§ Task instructions
Where does the string "Description" occur in the records? Copy each line that holds it.

§ Stored entries
- - - - - - -

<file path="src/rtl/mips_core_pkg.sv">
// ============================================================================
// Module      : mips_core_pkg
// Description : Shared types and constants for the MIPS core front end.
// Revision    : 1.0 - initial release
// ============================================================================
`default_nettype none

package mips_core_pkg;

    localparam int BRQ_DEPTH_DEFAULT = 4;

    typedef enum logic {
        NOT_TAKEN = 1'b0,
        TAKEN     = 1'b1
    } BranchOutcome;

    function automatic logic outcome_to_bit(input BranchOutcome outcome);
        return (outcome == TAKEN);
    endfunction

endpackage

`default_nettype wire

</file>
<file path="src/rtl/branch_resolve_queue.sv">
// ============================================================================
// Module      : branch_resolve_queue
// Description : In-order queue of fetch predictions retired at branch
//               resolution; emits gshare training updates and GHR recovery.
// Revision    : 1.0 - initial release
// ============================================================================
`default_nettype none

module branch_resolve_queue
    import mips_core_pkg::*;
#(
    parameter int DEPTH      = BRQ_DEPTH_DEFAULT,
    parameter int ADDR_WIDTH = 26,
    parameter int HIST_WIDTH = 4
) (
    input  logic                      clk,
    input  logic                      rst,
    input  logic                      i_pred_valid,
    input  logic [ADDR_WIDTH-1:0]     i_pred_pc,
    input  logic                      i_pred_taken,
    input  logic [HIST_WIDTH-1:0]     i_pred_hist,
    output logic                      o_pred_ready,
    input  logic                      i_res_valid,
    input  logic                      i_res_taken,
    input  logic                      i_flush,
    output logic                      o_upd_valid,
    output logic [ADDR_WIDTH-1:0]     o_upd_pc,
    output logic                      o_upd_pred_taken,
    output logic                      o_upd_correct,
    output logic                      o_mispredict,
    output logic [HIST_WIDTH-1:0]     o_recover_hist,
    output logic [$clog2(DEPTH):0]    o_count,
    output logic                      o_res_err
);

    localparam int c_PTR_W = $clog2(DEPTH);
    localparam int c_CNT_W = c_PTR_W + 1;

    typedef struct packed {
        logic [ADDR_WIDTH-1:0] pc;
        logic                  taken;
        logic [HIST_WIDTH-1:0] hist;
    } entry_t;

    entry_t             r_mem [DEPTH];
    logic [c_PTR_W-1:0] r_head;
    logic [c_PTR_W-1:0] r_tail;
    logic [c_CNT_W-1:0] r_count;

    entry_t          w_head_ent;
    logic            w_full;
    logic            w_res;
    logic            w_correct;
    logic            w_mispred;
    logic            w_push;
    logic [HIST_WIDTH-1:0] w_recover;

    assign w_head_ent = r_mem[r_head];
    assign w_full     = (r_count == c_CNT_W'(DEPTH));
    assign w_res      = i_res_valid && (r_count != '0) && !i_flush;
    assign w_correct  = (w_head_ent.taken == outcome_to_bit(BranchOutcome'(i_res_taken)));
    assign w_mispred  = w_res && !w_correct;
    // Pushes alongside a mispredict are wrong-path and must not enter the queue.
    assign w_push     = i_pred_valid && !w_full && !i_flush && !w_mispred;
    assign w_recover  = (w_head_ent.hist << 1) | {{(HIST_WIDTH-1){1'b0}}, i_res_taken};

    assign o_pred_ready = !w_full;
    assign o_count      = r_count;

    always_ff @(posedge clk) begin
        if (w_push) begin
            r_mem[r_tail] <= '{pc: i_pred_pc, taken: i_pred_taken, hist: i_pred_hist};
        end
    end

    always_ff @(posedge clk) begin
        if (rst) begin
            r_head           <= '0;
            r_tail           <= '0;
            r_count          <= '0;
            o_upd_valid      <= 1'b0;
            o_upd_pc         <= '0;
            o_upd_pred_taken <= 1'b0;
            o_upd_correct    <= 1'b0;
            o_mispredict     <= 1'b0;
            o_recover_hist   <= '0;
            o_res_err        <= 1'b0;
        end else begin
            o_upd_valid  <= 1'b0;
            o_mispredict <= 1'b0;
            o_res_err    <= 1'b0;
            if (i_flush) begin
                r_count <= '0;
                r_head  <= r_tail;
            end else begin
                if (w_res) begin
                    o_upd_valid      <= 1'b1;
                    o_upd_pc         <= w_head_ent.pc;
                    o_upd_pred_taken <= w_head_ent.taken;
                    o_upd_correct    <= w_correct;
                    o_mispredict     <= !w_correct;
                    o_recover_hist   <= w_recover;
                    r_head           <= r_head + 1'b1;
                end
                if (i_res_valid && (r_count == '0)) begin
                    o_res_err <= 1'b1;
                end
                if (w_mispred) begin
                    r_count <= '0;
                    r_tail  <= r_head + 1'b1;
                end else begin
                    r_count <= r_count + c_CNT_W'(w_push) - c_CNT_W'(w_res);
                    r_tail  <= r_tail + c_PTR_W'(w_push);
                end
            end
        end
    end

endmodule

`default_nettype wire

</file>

- - - - - - -

§ Solution
// Description : Shared types and constants for the MIPS core front end.
// Description : In-order queue of fetch predictions retired at branch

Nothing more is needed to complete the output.